- _Listed records_:
**src/rtl/gpio_bank_pkg.sv**
```systemverilog
// Shared constants and types for the GPIO bank.
// Assumes a 32-bit bus word and at most 8 pins, so slew bits fit in [23:16].
package gpio_bank_pkg;
    localparam int GB_PINS   = 8;
    localparam int GB_FUNC_W = 4;
    localparam int GB_PULL_W = 2;
    localparam int GB_DRV_W  = 2;
    localparam int GB_SLEW_LSB = 16;
    localparam int GB_BUS_W  = 32;
    localparam int GB_ADDR_W = 4;

    typedef enum logic [1:0] {
        REG_FUNC = 2'd0,
        REG_DATA = 2'd1,
        REG_PULL = 2'd2,
        REG_DRIVE = 2'd3
    } gb_reg_e;

    localparam logic [GB_FUNC_W-1:0] FN_INPUT  = 4'h0;
    localparam logic [GB_FUNC_W-1:0] FN_OUTPUT = 4'h1;
    localparam logic [GB_PULL_W-1:0] PULL_DOWN = 2'b01;
    localparam logic [GB_PULL_W-1:0] PULL_UP   = 2'b11;
endpackage

```
**src/rtl/gpio_in_sync.sv**
```systemverilog
// Two-flop synchronizer for the asynchronous pad inputs.
// Assumes each bit is an independent level, so no bus coherency is needed.
module gpio_in_sync #(
    parameter int WIDTH = 8
) (
    input  logic             clk,
    input  logic             rst_n,
    input  logic [WIDTH-1:0] async_in,
    output logic [WIDTH-1:0] sync_out
);
    logic [WIDTH-1:0] stage1_q;
    logic [WIDTH-1:0] stage2_q;

    // Shift the pad levels through two flops to settle metastability.
    always_ff @(posedge clk) begin
        if (!rst_n) begin
            stage1_q <= '0;
            stage2_q <= '0;
        end else begin
            stage1_q <= async_in;
            stage2_q <= stage1_q;
        end
    end

    assign sync_out = stage2_q;
endmodule

```
**src/rtl/gpio_pin_ctrl.sv**
```systemverilog
// Per-pin decode: turns one pin's fields into pad controls and its data read bit.
// Assumes function codes other than output mean "hold as input".
module gpio_pin_ctrl
    import gpio_bank_pkg::*;
(
    input  logic [GB_FUNC_W-1:0] func_code,
    input  logic                 out_bit,
    input  logic [GB_PULL_W-1:0] pull_code,
    input  logic [GB_DRV_W-1:0]  drv_code,
    input  logic                 slew_bit,
    input  logic                 pad_sync,
    output logic                 oe,
    output logic                 out_lvl,
    output logic                 pu_en,
    output logic                 pd_en,
    output logic [GB_DRV_W-1:0]  drv,
    output logic                 slew,
    output logic                 rd_bit
);
    // Decode direction, pulls and the data read source for this pin.
    always_comb begin
        oe      = (func_code == FN_OUTPUT);
        out_lvl = out_bit;
        pu_en   = (pull_code == PULL_UP);
        pd_en   = (pull_code == PULL_DOWN);
        drv     = drv_code;
        slew    = slew_bit;
        rd_bit  = oe ? out_bit : pad_sync;
    end
endmodule

```
**src/rtl/gpio_bank_regs.sv**
```systemverilog
// Register file for the GPIO bank: write decode, storage and registered read mux.
// Assumes one access per cycle; address bits [1:0] are ignored.
module gpio_bank_regs
    import gpio_bank_pkg::*;
#(
    parameter int NUM_PINS = GB_PINS
) (
    input  logic                          clk,
    input  logic                          rst_n,
    input  logic                          bus_sel,
    input  logic                          bus_wr,
    input  logic [GB_ADDR_W-1:0]          bus_addr,
    input  logic [GB_BUS_W-1:0]           bus_wdata,
    input  logic [NUM_PINS-1:0]           data_view,
    output logic [GB_BUS_W-1:0]           bus_rdata,
    output logic [NUM_PINS*GB_FUNC_W-1:0] func_q,
    output logic [NUM_PINS-1:0]           data_q,
    output logic [NUM_PINS*GB_PULL_W-1:0] pull_q,
    output logic [NUM_PINS*GB_DRV_W-1:0]  drv_q,
    output logic [NUM_PINS-1:0]           slew_q
);
    localparam int FUNC_BITS = NUM_PINS * GB_FUNC_W;
    localparam int PULL_BITS = NUM_PINS * GB_PULL_W;
    localparam int DRV_BITS  = NUM_PINS * GB_DRV_W;

    gb_reg_e reg_idx;
    logic    wr_en;
    logic    rd_en;
    logic [GB_BUS_W-1:0] rd_word;
    logic    unused_addr_lsb;

    assign reg_idx = gb_reg_e'(bus_addr[3:2]);
    assign wr_en   = bus_sel && bus_wr;
    assign rd_en   = bus_sel && !bus_wr;
    assign unused_addr_lsb = ^bus_addr[1:0];

    // Update the function-select register on a matching write.
    always_ff @(posedge clk) begin
        if (!rst_n) begin
            func_q <= '0;
        end else if (wr_en && reg_idx == REG_FUNC) begin
            func_q <= bus_wdata[FUNC_BITS-1:0];
        end
    end

    // Update the output data register on a matching write.
    always_ff @(posedge clk) begin
        if (!rst_n) begin
            data_q <= '0;
        end else if (wr_en && reg_idx == REG_DATA) begin
            data_q <= bus_wdata[NUM_PINS-1:0];
        end
    end

    // Update the pull register on a matching write.
    always_ff @(posedge clk) begin
        if (!rst_n) begin
            pull_q <= '0;
        end else if (wr_en && reg_idx == REG_PULL) begin
            pull_q <= bus_wdata[PULL_BITS-1:0];
        end
    end

    // Update drive codes and slew bits on a drive-register write.
    always_ff @(posedge clk) begin
        if (!rst_n) begin
            drv_q  <= '0;
            slew_q <= '0;
        end else if (wr_en && reg_idx == REG_DRIVE) begin
            drv_q  <= bus_wdata[DRV_BITS-1:0];
            slew_q <= bus_wdata[GB_SLEW_LSB +: NUM_PINS];
        end
    end

    // Assemble the selected register word with unoccupied bits at zero.
    always_comb begin
        rd_word = '0;
        case (reg_idx)
            REG_FUNC:  rd_word[FUNC_BITS-1:0] = func_q;
            REG_DATA:  rd_word[NUM_PINS-1:0]  = data_view;
            REG_PULL:  rd_word[PULL_BITS-1:0] = pull_q;
            REG_DRIVE: begin
                rd_word[DRV_BITS-1:0]              = drv_q;
                rd_word[GB_SLEW_LSB +: NUM_PINS]   = slew_q;
            end
            default:   rd_word = '0;
        endcase
    end

    // Capture read data only when a read is requested.
    always_ff @(posedge clk) begin
        if (!rst_n) begin
            bus_rdata <= '0;
        end else if (rd_en) begin
            bus_rdata <= rd_word;
        end
    end
endmodule

```
**src/rtl/gpio_bank.sv**
```systemverilog
// Top of the eight-pin GPIO bank: registers, input synchronizer and per-pin decode.
// Assumes pad_in is asynchronous and every bus input is synchronous to clk.
module gpio_bank
    import gpio_bank_pkg::*;
#(
    parameter int NUM_PINS = GB_PINS
) (
    input  logic                         clk,
    input  logic                         rst_n,
    input  logic                         bus_sel,
    input  logic                         bus_wr,
    input  logic [GB_ADDR_W-1:0]         bus_addr,
    input  logic [GB_BUS_W-1:0]          bus_wdata,
    output logic [GB_BUS_W-1:0]          bus_rdata,
    input  logic [NUM_PINS-1:0]          pad_in,
    output logic [NUM_PINS-1:0]          pad_oe,
    output logic [NUM_PINS-1:0]          pad_out,
    output logic [NUM_PINS-1:0]          pad_pu_en,
    output logic [NUM_PINS-1:0]          pad_pd_en,
    output logic [NUM_PINS*GB_DRV_W-1:0] pad_drv,
    output logic [NUM_PINS-1:0]          pad_slew
);
    logic [NUM_PINS*GB_FUNC_W-1:0] func_q;
    logic [NUM_PINS-1:0]           data_q;
    logic [NUM_PINS*GB_PULL_W-1:0] pull_q;
    logic [NUM_PINS*GB_DRV_W-1:0]  drv_q;
    logic [NUM_PINS-1:0]           slew_q;
    logic [NUM_PINS-1:0]           pad_sync;
    logic [NUM_PINS-1:0]           data_view;

    gpio_bank_regs #(.NUM_PINS(NUM_PINS)) u_regs (
        .clk       (clk),
        .rst_n     (rst_n),
        .bus_sel   (bus_sel),
        .bus_wr    (bus_wr),
        .bus_addr  (bus_addr),
        .bus_wdata (bus_wdata),
        .data_view (data_view),
        .bus_rdata (bus_rdata),
        .func_q    (func_q),
        .data_q    (data_q),
        .pull_q    (pull_q),
        .drv_q     (drv_q),
        .slew_q    (slew_q)
    );

    gpio_in_sync #(.WIDTH(NUM_PINS)) u_sync (
        .clk      (clk),
        .rst_n    (rst_n),
        .async_in (pad_in),
        .sync_out (pad_sync)
    );

    for (genvar p = 0; p < NUM_PINS; p++) begin : g_pin
        gpio_pin_ctrl u_pin (
            .func_code (func_q[p*GB_FUNC_W +: GB_FUNC_W]),
            .out_bit   (data_q[p]),
            .pull_code (pull_q[p*GB_PULL_W +: GB_PULL_W]),
            .drv_code  (drv_q[p*GB_DRV_W +: GB_DRV_W]),
            .slew_bit  (slew_q[p]),
            .pad_sync  (pad_sync[p]),
            .oe        (pad_oe[p]),
            .out_lvl   (pad_out[p]),
            .pu_en     (pad_pu_en[p]),
            .pd_en     (pad_pd_en[p]),
            .drv       (pad_drv[p*GB_DRV_W +: GB_DRV_W]),
            .slew      (pad_slew[p]),
            .rd_bit    (data_view[p])
        );
    end
endmodule

```
**config.mk**
```make
export PLATFORM = sky130hd
export DESIGN_NAME = gpio_bank
export DESIGN_NICKNAME = d
export VERILOG_FILES = /design/src/rtl/gpio_bank_pkg.sv /design/src/rtl/gpio_in_sync.sv /design/src/rtl/gpio_pin_ctrl.sv /design/src/rtl/gpio_bank_regs.sv /design/src/rtl/gpio_bank.sv
export SDC_FILE = /design/constraint.sdc
export NUM_CORES = 1
export LEC_CHECK = 0
export ABC_CLOCK_PERIOD_IN_PS = 4370
export BUFFER_PORTS_ARGS = -buffer_cell sky130_fd_sc_hd__buf_4
export CORE_UTILIZATION = 55
export CTS_BUF_LIST = sky130_fd_sc_hd__clkbuf_8
export DETAILED_ROUTE_END_ITERATION = 10
export PLACE_DENSITY = 0.85
export SLEW_MARGIN = 20
export SYNTH_ARGS = -nofsm -noshare
export SYNTH_HDL_FRONTEND = slang
export SYNTH_HIERARCHICAL = 1
export SYNTH_SLANG_ARGS = --single-unit
```
**constraint.sdc**
```tcl
create_clock -name clk -period 4.37 [get_ports clk]
set_input_delay 0.874 -clock clk [delete_from_list [all_inputs] [get_ports clk]]
set_output_delay 0.874 -clock clk [all_outputs]
set_load 0.05 [all_outputs]
```
==> results by group <==
STA
  – Final min period: 2.63 ns
  – Final Hold Fails: 0
  – Slew margin rel.: 0.257
  – Setup-failing EPs final: 0
  – RSZ-0062 raised after global routing: no
  – Hold slack: 0.439 ns
  – Pins over their slew limit: 0
  – Fmax: 381 MHz
  – Worst-Margin Slew: 1.11 ns
  – Period utilization: 0.601
  – Final WS setup: 1.74 ns
  – Setup tns final: 0 ns
  – Setup Skew: 0.0103 ns

Layout
  – Area grow syn2layout: 19.0%
  – # diodes: 0
  – End-of-flow core utilization: 0.687
  – Layout Nets: 758
  – Share of cells above drive strength 1: 0.267

Worst setup path
  – Critical path class: in2reg
  – Critical path buffers and inverters: 1
  – CP arrival: 2.99 ns
  – Crit path max-delay cell type: and3_1
  – Crit-path max FO: 24
  – Worst r2r src: u_regs/func_q[5]$_SDFFE_PN0P_
  – FF-to-FF End: u_regs/bus_rdata[1]$_SDFFE_PN0P_
  – Setup crit start kind: input port
  – CP endpoint kind: flip-flop
  – Worst-path cell chain: buf_4, ha_1, and3_1, nand2_1, a21boi_1
  – FF-to-FF setup slack: 2.72 ns
  – Slowest cell delay on critical path: 1.02 ns
  – CP required: 4.73 ns
  – Crit-path leading delay family: simple AND/OR/NAND/NOR gates
  – Reg2Reg Depth: 5

Placed design
  – RD Place Congestion: 0.875
  – Worst slack at placement: 1.41 ns
  – Post-DP HPWL: 9460 um
  – Number of port buffers: 133

Floorplan
  – Die Ht: 104 um
  – Initial Utilization: 0.577
  – Die span in x: 104 um
  – # IOs: 136
  – Rows: 36
  – Core box area: 9910 um2
  – Die Area: 10800 um2

Yosys
  – Post-synth EDFFs: 0
  – Most common cell in the netlist: nand2_1
  – Register bit total from synthesis: 128
  – Top FF cell, synth: dfxtp_1
  – Register area share after synthesis: 0.448
  – Most instantiated cells after synthesis: 160 x nand2_1, 128 x dfxtp_1, 67 x a21boi_1, 43 x buf_4, 25 x nor2b_1
  – Synth warn: 6
  – Post-synthesis area per instance: 9.17 um2
  – Post-synth ARST share: 0
  – Largest cells by area after synthesis: dfxtp_1 45%, nand2_1 11%, a21boi_1 8.8%, buf_4 5.6%, nor4b_4 3.3%
  – Synth area leader: dfxtp_1
  – Netlist Area Pre-Place: 5720 um2
  – Synth Net Count: 678
  – Share of the synthesized area in the top cell type: 0.448
  – Mapped Cells: 624
  – Number of library cell types mapped by synthesis: 29

Power
  – PD cells: 360 nW/um2
  – Sw Pwr: 607 uW
  – Power Internal: 1850 uW
  – Power share of the combinational group: 0.093
  – Sw frac: 0.247
  – Clk pwr share: 0.414
  – Leakage: 0.00272 uW
  – Worst IR drop on VDD: 0.000205 V
  – Sequential share of power: 0.493

Drt
  – Vias post-DR: 4726
  – Average routed wire per standard cell: 17.0 um
  – Routed Antenna Nets: 0
  – Drt total wl: 14400 um
  – Drt pass-1 iters: 8
  – Vias/cell: 5.57
  – Number of remaining DRC errors: 0
  – Initial drt markers: 386

Status
  – Outcome: finished, final reports clean

Min path
  – Hold EP: u_sync/sync_out[7]$_SDFF_PN0_
  – Hold path startpoint: u_sync/stage1_q[7]$_SDFF_PN0_
  – Hold-critical path depth: 1
  – Type of the most critical hold path: reg2reg

Global routing
  – Initial antenna violation count: 0
  – Gr usage total: 0.269
  – Largest net degree at the start of global routing: 130
  – Gr ovfl total: 0
  – Most crowded layer after global routing: met2
  – Vias in the first global route: 4601
  – Met3 global-route usage: 0.0670
  – Met2 usage: 0.462
  – First-pass GRT wire length: 23000 um
  – Met1 Usage GRT: 0.327

CTS
  – Clock Latency Late Sink: 0.43 ns
  – Post-CTS Setup Repair Bufs: 0
  – Post-CTS sizing: 0
  – CTS tree: built
  – H-tree depth: 4
  – Clk sink count: 128
  – Worst-path clk slew: 0.07 ns
  – Hold-fix buffers, CTS: 0
  – Clock root buffer: clkbuf_8
  – CTS Buf Count: 17
  – Clock buffer depth: 2

Flow run
  – Number of max-cap violations: 0
[power groups by stage]
stage	clock, uW	sequential [uW]	combinational, uW
after floorplan	0	1240	148
after global placement	0	1240	221
after detailed placement	0	1240	225
after CTS	1030	1210	226
after global routing	1090	1210	242
final	1020	1210	227
[layout by cell type, fill, tap and decap left out, types with 3 or more instances in the layout]
cell,netlist,layout
a21boi_1,67,67
dfxtp_1,128,128
a21boi_0,21,21
mux2i_1,8,8
a21oi_1,8,8
a222oi_1,8,8
a22oi_1,16,16
clkbuf_8,0,18
nand3_1,19,19
clkinvlp_4,0,4
and2_2,12,12
nor2b_1,25,25
ha_1,6,6
and3_1,3,3
clkinv_2,0,4
o21ai_0,8,8
bufinv_16,0,3
inv_1,10,12
a22o_1,8,8
mux2_1,8,8
nand2_1,160,160
buf_4,43,138
a221o_1,8,8
and2_1,12,12
nor4b_4,8,8
[cell type report]
cell class,instances,area (um2)
inverters,10,37.5
clock buffers,18,248
clock inverters,13,148
fillers,781,3100
repair buffers,138,1040
flip-flops and latches,128,2560
multi-input cells,409,2610
well taps,133,166
[flip-flops by register name, summed over array words and instances (netlist names)]
register          flops
u_sync/stage1_q       8
u_regs/slew_q         8
u_regs/pull_q        16
u_regs/data_q         8
u_regs/drv_q         16
u_regs/func_q        32
u_sync/sync_out       8
u_regs/bus_rdata     32
[stage by stage]
step	instances	instance area, um2	power, uW
global placement	818	6410	1460
floorplan	624	5720	1390
global route	849	6810	2540
finish	849	6810	2450
detailed placement	818	6410	1460
CTS	849	6810	2460
[worst max path at each step]
| stage | startpoint | endpoint | slack (ns) | depth (start not counted) |
|---|---|---|---|---|
| after floorplan | bus_addr[2] | u_regs/bus_rdata[13]$_SDFFE_PN0P_ | 2.40 | 7 |
| after detailed placement | bus_addr[2] | u_regs/slew_q[6]$_SDFFE_PN0P_ | 1.41 | 5 |
| after global placement | bus_addr[2] | u_regs/slew_q[7]$_SDFFE_PN0P_ | 1.45 | 5 |
| after global routing | bus_addr[2] | u_regs/slew_q[7]$_SDFFE_PN0P_ | 1.67 | 5 |
| after CTS | bus_addr[2] | u_regs/slew_q[7]$_SDFFE_PN0P_ | 1.84 | 5 |
| final | bus_addr[2] | u_regs/drv_q[10]$_SDFFE_PN0P_ | 1.74 | 5 |
[kinds of logic (layout without fill, tap and decap cells)]
| logic type | Yosys count | count (layout) | synth area share |
|---|---|---|---|
| simple gates | 243 | 243 | 0.223 |
| compound gates | 144 | 144 | 0.191 |
| flops | 128 | 128 | 0.448 |
| buf+inv | 87 | 179 | 0.0956 |
| mux | 16 | 16 | 0.0298 |
| fa+ha+maj | 6 | 6 | 0.0131 |
[per-layer routing]
layer,wire length [um],vias to the layer above
li1,-,2239
met1,5710,2234
met2,7240,240
met3,1350,13
met4,90,0
met5,0,-
No activity file was read; power rests on OpenSTA's default activity.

- _Activity_: Take every line above where "function" appears and copy it.

- _Output below_:
// Assumes function codes other than output mean "hold as input".
    // Update the function-select register on a matching write.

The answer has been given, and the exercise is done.